Development of a shared mental model

CCC faculty member comments: “Members felt that group input from a personal perspective and discussion is a very important part of this process.  They felt that written evaluations don’t provide nearly the information about an individual [trainee’s] performance than conversation with someone who has worked with them and has a personal opinion about their performance.” (JS)

 

“It was clear that P32 was the final arbiter of the number chosen—per the use of numerous “I” statements (‘I’m fine with 3 or 4;’ ‘I say leave the [trainee] at 3.5,’ etc.).” (KL)
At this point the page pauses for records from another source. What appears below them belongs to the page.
From an optimization exercise on the open Yosys and OpenROAD flow, aimed at small area, a short achievable clock period and few clock cycles per item; shortcuts taken in it are not production practice. The RTL was checked by simulation tests, not by an equivalence proof against the original design.

==> flow/design.v (outline; a module is shown in full before it is edited, if it fits) <==
// module qam_kround: 17 lines
// module qam_kmul8: 412 lines
// module qam_sdot: 1831 lines
// module qam_fadd_a: 47 lines
// module qam_fadd_b: 41 lines
// module qam_engine: 516 lines
module qam_engine (
    input  wire        clk,
    input  wire        rst,
    input  wire        in_valid,
    output wire        in_ready,
    input  wire        in_op,
    input  wire [4:0]  in_bps,
    input  wire        in_clamp,
    input  wire [63:0] in_a,
    input  wire [63:0] in_b,
    input  wire [63:0] in_cos,
    input  wire [63:0] in_sin,
    output wire        out_valid,
    input  wire        out_ready,
    output wire [63:0] out_x,
    output wire [63:0] out_y,
    output wire [31:0] out_word
);
  // ...
==> flow/flow/run.sh <==
#!/bin/bash
set -euo pipefail
bash standard.sh SETUP_SLACK_MARGIN=37.5 finish > standard_flow.log 2>&1
==> flow/standard.sh <==
#!/bin/bash
# synth_recipe.tcl (not shown) runs the flow's synth.tcl, then flattens the netlist and writes it again
# the make line also repeats each setting of config.mk as NAME=value (left out here)
make -C /OpenROAD-flow-scripts/flow DESIGN_CONFIG=/design/flow/config.mk WORK_HOME=/design/flow/orfs CLKGATE_MAP_FILE= SYNTH_SCRIPT=/design/flow/synth_recipe.tcl "${@:-finish}"
==> flow/config.mk <==
export PLATFORM = sky130hd
export DESIGN_NAME = qam_engine
export DESIGN_NICKNAME = qam_engine
export VERILOG_FILES = /design/flow/design.v
export SDC_FILE = /design/flow/constraint.sdc
export NUM_CORES = 8
export LEC_CHECK = 0
export ABC_AREA = 1
export CAP_MARGIN = 30
export CELL_PAD_IN_SITES_DETAIL_PLACEMENT = 1
export CELL_PAD_IN_SITES_GLOBAL_PLACEMENT = 2
export CORE_MARGIN = 2
export CORE_UTILIZATION = 35
export SLEW_MARGIN = 30
==> flow/constraint.sdc <==
create_clock -name core_clock -period 50.0 [get_ports {clk}]
set_input_delay 10.0000 -clock core_clock [delete_from_list [all_inputs] [get_ports {clk}]]
set_output_delay 10.0000 -clock core_clock [all_outputs]
set_load 0.01 [all_outputs]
Resources available to the group

“When formally beginning the evaluation of [trainees], P32 asked that all members of the CCC read the entire evaluation packets and comments. This consistently led to notable periods of silence as committee members read the evaluation summaries, as well as when committee members read each individual Milestone criteria silently to themselves during the Milestone assignments.” (KL)

Disparate opinions

“Disparate opinions seemed to be constructive and productive although the degree of disagreement or dissention in the group was low.  Different CCC faculty members brought up additional/supplementary information, and for the most part consensus occurred fairly easily within the group.” (JS)

 

“After generally agreeing with a hybrid solution—graduating the [trainee] with noted reservations—P31 asked if they could formally record P31’s dissent from that decision (with P31 explaining that they recommended graduation without reservations, noting the number of cases the [trainee] had been a part of and emphasizing that ‘if the [trainee] has made it this far without remediation, the CCC’s role should be to graduate the [trainee].’” (KL)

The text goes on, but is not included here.